(Il Sole 24 Ore Radiocor) - Il quadro macroeconomico globale si muove in un contesto di forte volatilità, già segnato dalle tensioni commerciali tra le principali economie e ora ulteriormente aggravato dagli effetti del conflitto in Medio Oriente, che si trasmettono all’economia soprattutto attraverso il canale energetico. Le tensioni sull’offerta e sulle rotte di approvvigionamento stanno incidendo sui prezzi dell’energia e sulle aspettative, con ripercussioni dirette su inflazione, condizioni finanziarie e crescita.
Secondo gli osservatori, il protrarsi del conflitto in Medio Oriente, che coinvolge Stati Uniti, Israele e vari Paesi del Golfo e ha portato al blocco dello Stretto di Hormuz, snodo cruciale per le forniture energetiche globali, può compromettere la crescita economica, con effetti immediati su prezzi e scambi internazionali. Per l’Italia, lo scenario di base resta positivo, ma estremamente delicato. La crescita prevista per il 2026 si attesta allo 0,5%, ma risente in modo significativo dell’evoluzione del contesto internazionale.

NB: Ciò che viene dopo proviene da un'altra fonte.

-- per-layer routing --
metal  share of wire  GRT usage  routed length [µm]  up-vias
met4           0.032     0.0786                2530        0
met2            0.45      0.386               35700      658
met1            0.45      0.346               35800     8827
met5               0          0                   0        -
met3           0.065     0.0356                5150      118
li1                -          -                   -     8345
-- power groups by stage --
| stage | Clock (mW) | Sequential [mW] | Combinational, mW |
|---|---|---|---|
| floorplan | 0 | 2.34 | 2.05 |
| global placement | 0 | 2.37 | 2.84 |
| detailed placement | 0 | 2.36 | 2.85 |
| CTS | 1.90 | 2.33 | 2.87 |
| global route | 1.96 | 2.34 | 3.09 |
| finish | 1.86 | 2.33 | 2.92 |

Va comunque detto che definire l’attuale contesto soltanto come una crisi rischia di essere riduttivo, se non addirittura fuorviante. I segnali indicano infatti una trasformazione più profonda, già in atto, che sta ridefinendo gli equilibri economici. Implicazioni che non possono essere ignorate e che richiedono azioni immediate e concrete, soprattutto a sostegno delle imprese.